Part of the story but not the whole story.

Part of the story but not the whole story.

In general, I think I do a good job of being real on this blog. In fact, I think I am a little too rough on myself which is something I noticed when reading through race reports recently. On Instagram, however, I fall into the trap of cultivating my content. Some of this is unconscious; if I don’t have time to post a picture, I don’t. Some of it, however, is 100% intentional. When Will and I have time to run together, I regularly ask him to take pictures of apparel and shoes while I’m running and we do way more than 1 take. As I was flipping through my phone photos this week while planning out this week’s content, I busted myself (thus the impetus for this post) for taking pictures of all the amazing veggie concoctions I’d enjoyed all week. The issue was not that I took pictures of pretty summer vegetables, it was that if I posted just those, it would create the image that I eat perfectly healthy meals and erase the reality that one of those nights of a bright salad was only because we’d opted to eat chips and salsa for the rest of our dinner. It erased the reality of Friday where we had tons of cookies leftover from a dinner party and I literally ate only cookies for breakfast and dinner. Why was THAT not on my camera to share?

Going forward, my personal plan is to be more mindful of what I’m choosing to put on my social media accounts and be less self-conscious about sharing the real moments while taking everyone else’s content with a grain of salt. Hair a tangled mess and face blotchy from working hard on the track?

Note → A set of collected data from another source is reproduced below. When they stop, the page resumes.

<file path="src/rtl/ump_group_remap_forwarder_assert.svh">
// Assertion macros for the UMP group-remap forwarder.
// Used by the top level; needs nothing else.
`ifndef UMP_GROUP_REMAP_FORWARDER_ASSERT_SVH
`define UMP_GROUP_REMAP_FORWARDER_ASSERT_SVH

// Implication within the same cycle, gated off during reset.
`define UGR_ASSERT_SAME(label, clk, rst_n, ante, cons, msg) \
    label: assert property (@(posedge clk) disable iff (!rst_n) (ante) |-> (cons)) \
        else $error(msg);

// Implication in the following cycle, gated off during reset.
`define UGR_ASSERT_NEXT(label, clk, rst_n, ante, cons, msg) \
    label: assert property (@(posedge clk) disable iff (!rst_n) (ante) |=> (cons)) \
        else $error(msg);

`endif

</file>
<file path="src/rtl/ugr_pkg.sv">
// Shared types, constants and the UMP length table of the group-remap forwarder.
// No dependencies.
package ugr_pkg;

    localparam int WORDS_MAX  = 4;
    localparam int FIFO_DEPTH = 4;

    localparam logic [31:0] GROUP_CLEAR_MASK = 32'hF0FF_FFFF;
    localparam logic [3:0]  NIBBLE_MASK      = 4'hF;
    localparam logic [3:0]  MT_UTILITY       = 4'h0;
    localparam logic [3:0]  MT_RESERVED      = 4'hE;
    localparam logic [3:0]  MT_STREAM        = 4'hF;
    localparam int          MT_SHIFT         = 28;
    localparam int          GROUP_SHIFT      = 24;

    // One complete packet waiting for the back end
    typedef struct packed {
        logic [WORDS_MAX-1:0][31:0] words;
        logic [1:0]                 last_idx;
    } pkt_t;

    // Packet length in words for a message type
    function automatic logic [2:0] mt_words(input logic [3:0] mt);
        logic [2:0] len;
        case (mt) inside
            4'h0, 4'h1, 4'h2, 4'h6, 4'h7: len = 3'd1;
            4'h3, 4'h4, 4'h8, 4'h9, 4'hA: len = 3'd2;
            4'hB, 4'hC:                   len = 3'd3;
            default:                      len = 3'd4;
        endcase
        return len;
    endfunction

endpackage

</file>
<file path="src/rtl/ump_group_remap_forwarder.sv">
// UMP group-remap forwarder: one word accepted per cycle while the queue has room,
// one word out per cycle while m_tready is high. A packet's last input word writes
// it into the packet queue (4 packets), which sets how far input runs ahead; the
// back end then loads its words back to back into the registered output.
// rst_n (asynchronous, active low) closes any open packet, empties the queue,
// and clears forward_enable.
`include "ump_group_remap_forwarder_assert.svh"

module ump_group_remap_forwarder
    import ugr_pkg::*;
#(
    parameter int NUM_SLOTS       = 4,
    parameter int GROUPS_PER_SLOT = 4
)
(
    input  logic        clk,
    input  logic        rst_n,
    input  logic        cfg_we,
    input  logic        cfg_wdata,     // forward_enable
    input  logic        s_tvalid,
    output logic        s_tready,
    input  logic [31:0] s_tdata,       // [31:0] ump_word
    input  logic [3:0]  s_tuser,       // [3:0] slot_index
    input  logic        s_tlast,       // buffer_last
    output logic        m_tvalid,
    input  logic        m_tready,
    output logic [31:0] m_tdata,       // [31:0] out_word
    output logic        m_tlast        // packet_end
);

    logic forward_enable_reg;
    logic accept;
    logic push;
    logic pop;
    logic empty;
    logic full;
    pkt_t push_pkt;
    pkt_t head_pkt;

    // Hold the configuration register
    always_ff @(posedge clk or negedge rst_n)
    begin
        if (!rst_n)
            forward_enable_reg <= 1'b0;
        else if (cfg_we)
            forward_enable_reg <= cfg_wdata;
    end

    assign s_tready = !full;
    assign accept   = s_tvalid && s_tready;

    ugr_front #(
        .NUM_SLOTS       (NUM_SLOTS),
        .GROUPS_PER_SLOT (GROUPS_PER_SLOT)
    ) u_front (
        .clk            (clk),
        .rst_n          (rst_n),
        .accept         (accept),
        .slot_index     (s_tuser),
        .ump_word       (s_tdata),
        .buffer_last    (s_tlast),
        .forward_enable (forward_enable_reg),
        .push           (push),
        .push_pkt       (push_pkt)
    );

    ugr_fifo u_fifo (
        .clk      (clk),
        .rst_n    (rst_n),
        .push     (push),
        .push_pkt (push_pkt),
        .pop      (pop),
        .head_pkt (head_pkt),
        .empty    (empty),
        .full     (full)
    );

    ugr_back u_back (
        .clk        (clk),
        .rst_n      (rst_n),
        .head_pkt   (head_pkt),
        .empty      (empty),
        .pop        (pop),
        .out_valid  (m_tvalid),
        .out_ready  (m_tready),
        .out_word   (m_tdata),
        .packet_end (m_tlast)
    );

    // Queue and forwarding checks
    `UGR_ASSERT_SAME(a_no_push_full, clk, rst_n, push, !full, "packet pushed into full queue")
    `UGR_ASSERT_SAME(a_no_pop_empty, clk, rst_n, pop, !empty, "packet popped from empty queue")
    `UGR_ASSERT_SAME(a_no_push_disabled, clk, rst_n, push, forward_enable_reg && accept,
                     "packet forwarded while disabled or without input")
    `UGR_ASSERT_NEXT(a_push_fills, clk, rst_n, push && !pop, !empty, "pushed packet lost")

endmodule

</file>
<file path="src/rtl/ugr_front.sv">
// Front end: assembles UMP words into packets, rewrites the group, filters.
// Depends on ugr_pkg.
module ugr_front
    import ugr_pkg::*;
#(
    parameter int NUM_SLOTS       = 4,
    parameter int GROUPS_PER_SLOT = 4
)
(
    input  logic        clk,
    input  logic        rst_n,
    input  logic        accept,
    input  logic [3:0]  slot_index,
    input  logic [31:0] ump_word,
    input  logic        buffer_last,
    input  logic        forward_enable,
    output logic        push,
    output pkt_t        push_pkt
);

    logic [31:0] held_reg [WORDS_MAX];
    logic [2:0]  expected_reg, expected_next;
    logic [2:0]  cnt_reg, cnt_next;
    logic        discard_reg, discard_next;

    logic [3:0]  mt;
    logic [3:0]  src_group;
    logic [3:0]  grp_mod;
    logic [8:0]  group_sum;
    logic [3:0]  dst_group;
    logic        first;
    logic        first_discard;
    logic [2:0]  eff_expected;
    logic [2:0]  eff_cnt;
    logic        eff_discard;
    logic [2:0]  new_cnt;
    logic        complete;
    logic [31:0] cur_word;

    // Classify the word and compute the remapped group
    always_comb
    begin
        mt        = ump_word[MT_SHIFT +: 4];
        src_group = ump_word[GROUP_SHIFT +: 4];
        grp_mod   = '0;
        for (int i = 0; i < 16; i++)
        begin
            if (src_group == 4'(i))
                grp_mod = 4'(i % GROUPS_PER_SLOT);
        end
        group_sum = 9'(slot_index) * 9'(GROUPS_PER_SLOT) + 9'(grp_mod);
        dst_group = group_sum[3:0] & NIBBLE_MASK;

        first         = (expected_reg == '0);
        first_discard = (5'(slot_index) >= 5'(NUM_SLOTS)) || (mt == MT_UTILITY) ||
                        (mt == MT_RESERVED) || (mt == MT_STREAM);
        eff_expected  = first ? mt_words(mt) : expected_reg;
        eff_cnt       = first ? 3'd0 : cnt_reg;
        eff_discard   = first ? first_discard : discard_reg;
        cur_word      = first ? ((ump_word & GROUP_CLEAR_MASK) |
                                 ({28'b0, dst_group} << GROUP_SHIFT)) : ump_word;
        new_cnt       = eff_cnt + 3'd1;
        complete      = (new_cnt >= eff_expected);
    end

    // Build the finished packet and decide whether it goes out
    always_comb
    begin
        for (int k = 0; k < WORDS_MAX; k++)
            push_pkt.words[k] = (2'(k) == eff_cnt[1:0]) ? cur_word : held_reg[k];
        push_pkt.last_idx = eff_cnt[1:0];
        push = accept && complete && !eff_discard && forward_enable;
    end

    // Advance the packet tracking state
    always_comb
    begin
        expected_next = expected_reg;
        cnt_next      = cnt_reg;
        discard_next  = discard_reg;
        if (accept)
        begin
            if (complete || buffer_last)
            begin
                expected_next = '0;
                cnt_next      = '0;
                discard_next  = 1'b0;
            end
            else
            begin
                expected_next = eff_expected;
                cnt_next      = new_cnt;
                discard_next  = eff_discard;
            end
        end
    end

    always_ff @(posedge clk or negedge rst_n)
    begin
        if (!rst_n)
        begin
            expected_reg <= '0;
            cnt_reg      <= '0;
            discard_reg  <= 1'b0;
        end
        else
        begin
            expected_reg <= expected_next;
            cnt_reg      <= cnt_next;
            discard_reg  <= discard_next;
        end
    end

    // Hold the word in its slot of the open packet
    always_ff @(posedge clk)
    begin
        if (accept)
            held_reg[eff_cnt[1:0]] <= cur_word;
    end

endmodule

</file>
<file path="src/rtl/ugr_fifo.sv">
// Short packet queue between the front and back ends.
// Depends on ugr_pkg.
module ugr_fifo
    import ugr_pkg::*;
(
    input  logic clk,
    input  logic rst_n,
    input  logic push,
    input  pkt_t push_pkt,
    input  logic pop,
    output pkt_t head_pkt,
    output logic empty,
    output logic full
);

    localparam int PtrW = $clog2(FIFO_DEPTH);

    pkt_t            mem_reg [FIFO_DEPTH];
    logic [PtrW-1:0] wr_ptr_reg, wr_ptr_next;
    logic [PtrW-1:0] rd_ptr_reg, rd_ptr_next;
    logic [PtrW:0]   count_reg, count_next;

    assign empty    = (count_reg == '0);
    assign full     = (count_reg == (PtrW+1)'(FIFO_DEPTH));
    assign head_pkt = mem_reg[rd_ptr_reg];

    // Advance pointers and occupancy
    always_comb
    begin
        wr_ptr_next = push ? wr_ptr_reg + PtrW'(1) : wr_ptr_reg;
        rd_ptr_next = pop ? rd_ptr_reg + PtrW'(1) : rd_ptr_reg;
        count_next  = count_reg;
        if (push && !pop)
            count_next = count_reg + (PtrW+1)'(1);
        else if (pop && !push)
            count_next = count_reg - (PtrW+1)'(1);
    end

    always_ff @(posedge clk or negedge rst_n)
    begin
        if (!rst_n)
        begin
            wr_ptr_reg <= '0;
            rd_ptr_reg <= '0;
            count_reg  <= '0;
        end
        else
        begin
            wr_ptr_reg <= wr_ptr_next;
            rd_ptr_reg <= rd_ptr_next;
            count_reg  <= count_next;
        end
    end

    // Store the pushed packet
    always_ff @(posedge clk)
    begin
        if (push)
            mem_reg[wr_ptr_reg] <= push_pkt;
    end

endmodule

</file>
<file path="src/rtl/ugr_back.sv">
// Back end: serializes queued packets into words on a registered output.
// Depends on ugr_pkg.
module ugr_back
    import ugr_pkg::*;
(
    input  logic        clk,
    input  logic        rst_n,
    input  pkt_t        head_pkt,
    input  logic        empty,
    output logic        pop,
    output logic        out_valid,
    input  logic        out_ready,
    output logic [31:0] out_word,
    output logic        packet_end
);

    logic [1:0]  idx_reg, idx_next;
    logic        valid_reg, valid_next;
    logic [31:0] word_reg;
    logic        end_reg;
    logic        load;
    logic        at_last;

    assign out_valid  = valid_reg;
    assign out_word   = word_reg;
    assign packet_end = end_reg;

    // Load the next word when the output register frees up
    always_comb
    begin
        load     = !empty && (!valid_reg || out_ready);
        at_last  = (idx_reg == head_pkt.last_idx);
        pop      = load && at_last;
        idx_next = idx_reg;
        if (load)
            idx_next = at_last ? 2'd0 : idx_reg + 2'd1;
        valid_next = valid_reg;
        if (load)
            valid_next = 1'b1;
        else if (out_ready)
            valid_next = 1'b0;
    end

    always_ff @(posedge clk or negedge rst_n)
    begin
        if (!rst_n)
        begin
            idx_reg   <= '0;
            valid_reg <= 1'b0;
        end
        else
        begin
            idx_reg   <= idx_next;
            valid_reg <= valid_next;
        end
    end

    always_ff @(posedge clk)
    begin
        if (load)
        begin
            word_reg <= head_pkt.words[idx_reg];
            end_reg  <= at_last;
        end
    end

endmodule
</file>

Resist the urge to filter the sh*t out of it. Posting a picture of a great, healthy meal? Own up to cookie breakfasts and lunches or to the days when I eat zero vegetables.

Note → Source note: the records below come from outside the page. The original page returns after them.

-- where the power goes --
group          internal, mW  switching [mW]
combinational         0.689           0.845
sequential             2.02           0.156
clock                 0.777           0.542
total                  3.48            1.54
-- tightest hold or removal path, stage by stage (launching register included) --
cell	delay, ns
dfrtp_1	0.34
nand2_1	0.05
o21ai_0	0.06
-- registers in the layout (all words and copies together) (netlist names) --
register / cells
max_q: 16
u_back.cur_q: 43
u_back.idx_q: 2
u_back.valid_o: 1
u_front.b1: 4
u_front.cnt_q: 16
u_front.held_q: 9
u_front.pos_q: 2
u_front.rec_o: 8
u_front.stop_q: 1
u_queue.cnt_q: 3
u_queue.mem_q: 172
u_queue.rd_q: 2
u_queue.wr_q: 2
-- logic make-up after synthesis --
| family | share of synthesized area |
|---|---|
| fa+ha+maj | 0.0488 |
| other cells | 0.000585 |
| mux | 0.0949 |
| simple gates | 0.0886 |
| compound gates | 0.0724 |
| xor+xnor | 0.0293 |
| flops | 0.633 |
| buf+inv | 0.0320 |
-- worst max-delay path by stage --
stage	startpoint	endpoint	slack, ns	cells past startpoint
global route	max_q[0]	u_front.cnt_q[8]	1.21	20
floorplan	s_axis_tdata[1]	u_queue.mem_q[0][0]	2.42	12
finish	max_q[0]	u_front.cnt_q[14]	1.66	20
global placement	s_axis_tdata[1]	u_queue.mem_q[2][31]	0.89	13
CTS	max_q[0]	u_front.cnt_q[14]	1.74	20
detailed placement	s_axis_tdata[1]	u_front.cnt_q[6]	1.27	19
===== src/design/bvfa_pkg.sv =====
// Types and constants of the bit-vector field access unit.
package bvfa_pkg;

    localparam int STORE_BYTES_DEF = 4096;
    localparam int LANES           = 8;
    localparam int ROWS_DEF        = (STORE_BYTES_DEF + LANES - 1) / LANES;
    localparam int ROW_W_DEF       = $clog2(ROWS_DEF);
    localparam int OFF_W           = 35;
    localparam int NEED_W          = 36;
    localparam int USED_W          = 13;

    localparam logic FN_WRITE = 1'b1;

    typedef enum logic [1:0] {
        ST_OK        = 2'd0,
        ST_BAD_SIZE  = 2'd1,
        ST_NEG_WRITE = 2'd2,
        ST_NO_ROOM   = 2'd3
    } status_t;

    typedef enum logic {
        SQ_CLEAR,
        SQ_RUN
    } seq_state_t;

    typedef logic [7:0] lane_t;
    typedef lane_t [LANES-1:0] row_t;

    typedef struct packed {
        logic               func;
        logic signed [31:0] elem_offset;
        logic [6:0]         elem_bits;
        logic [63:0]        write_value;
    } in_t;

    typedef struct packed {
        logic [63:0]       read_value;
        status_t           status;
        logic [USED_W-1:0] used_length;
    } out_t;

    typedef struct packed {
        logic              do_read;
        logic              do_write;
        logic              sub;
        logic [2:0]        k;
        logic [2:0]        bit_off;
        logic [OFF_W-1:0]  byte_off;
        logic [NEED_W-1:0] need;
        status_t           status;
        logic [63:0]       wval;
    } dec_t;

endpackage


===== src/design/bvfa_dec.sv =====
// Command decode: size check, byte/bit offset, end of element, status.
module bvfa_dec #(
    parameter int STORE_BYTES = bvfa_pkg::STORE_BYTES_DEF
) (
    input  bvfa_pkg::in_t  cmd,
    output bvfa_pkg::dec_t dec
);

    logic [31:0] raw;
    logic        neg;
    logic        legal;
    logic [2:0]  k;
    logic [3:0]  span;

    always_comb
    begin
        raw   = cmd.elem_offset;
        neg   = raw[31];
        legal = 1'b1;
        k     = 3'd0;
        unique case (cmd.elem_bits)
            7'd1:    k = 3'd0;
            7'd2:    k = 3'd1;
            7'd4:    k = 3'd2;
            7'd8:    k = 3'd3;
            7'd16:   k = 3'd4;
            7'd32:   k = 3'd5;
            7'd64:   k = 3'd6;
            default: legal = 1'b0;
        endcase

        dec.k    = k;
        dec.sub  = (k < 3'd3);
        dec.wval = cmd.write_value;
        if (k >= 3'd3)
        begin
            dec.byte_off = {3'b000, raw} << (k - 3'd3);
            dec.bit_off  = 3'd0;
            span         = 4'd1 << (k - 3'd3);
        end
        else
        begin
            dec.byte_off = {3'b000, raw >> (3'd3 - k)};
            dec.bit_off  = raw[2:0] << k;
            span         = 4'd1;
        end
        dec.need = {1'b0, dec.byte_off} + bvfa_pkg::NEED_W'(span);

        if (neg)
        begin
            dec.status = (cmd.func == bvfa_pkg::FN_WRITE) ? bvfa_pkg::ST_NEG_WRITE
                                                          : bvfa_pkg::ST_OK;
        end
        else if (!legal)
        begin
            dec.status = bvfa_pkg::ST_BAD_SIZE;
        end
        else if (cmd.func == bvfa_pkg::FN_WRITE &&
                 dec.need > bvfa_pkg::NEED_W'(STORE_BYTES))
        begin
            dec.status = bvfa_pkg::ST_NO_ROOM;
        end
        else
        begin
            dec.status = bvfa_pkg::ST_OK;
        end

        dec.do_read  = !neg && legal && (cmd.func != bvfa_pkg::FN_WRITE);
        dec.do_write = !neg && legal && (cmd.func == bvfa_pkg::FN_WRITE) &&
                       (dec.status == bvfa_pkg::ST_OK);
    end

endmodule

Would you engage with a social media account that was more…average? How do you decide what to post on social media? 

4 thoughts on “Don’t Believe Everything You See on Instagram

  1. Ryan

    I know I only post the extremes on Facebook. A routine mid-week 5 miler at an 8:30 pace never gets mentioned. The times I get in a fast double digit mid-week run or when everything sucks (weather, pace, desperate sprints to a bathroom) are the ones that get posted. I don’t think I am alone in doing that, which collectively can make it seem like “everyone” is always having awesome runs (with the occaisional disaster) based on Facebook and Instagram.
    For trying to catch something like a single leg squat, would it be easier to try to video it then take a screen shot of the video?

    Reply
    1. Runner Under Pressure Post author

      I think social media is in some ways set up for extremes; after all, most people aren’t inclined to share the mundane. I love the idea about using video to try to capture a good shot. Will have to try that one of these days.

      Reply
  2. foxrunsfast

    Oh thank you thank you for writing this! I am working with two friends to design a new website and (slowly) get into coaching a few more athletes. (I coach now, but only through word of mouth) Anyway, I have MAJOR anxiety about all of the social media platforms that my marketing-savvy friends are encouraging me to do. Twitter! Instagram! Facebook! Different content on each! I just enjoy EXPERIENCING the running/eating/post-run indulgence so much and get anxious about the extra time it will take to take photos of everything and post. (and hello, I have a hard enough time waiting for the food to cool off before I scarf it down – just don’t see myself setting up the perfect lighting, placemats, etc. to get the shot and THEN eating. I am impatient like that. ) And who wants to see that I basically eat the same thing for breakfast and lunch each day? And I agree – who is taking photos of all the people running?!?? It would take me about 50+ takes to get one where both of my feet are off the ground – I always look like I’m walking. 🙂 🙂 Long winded comment but you get what I’m saying. I feel your pain! 🙂 I have decided that I’m only going to post on occasion on each platform and only what I WANT to post – most likely that will not be as carefully curated as most. 🙂

    Reply
    1. Runner Under Pressure Post author

      I’m so excited to see your new website! I’m glad I’m not the only one who feels like keeping up with the social media Joneses isn’t a possibility. After all, I am a runner first and a blogger about 15th.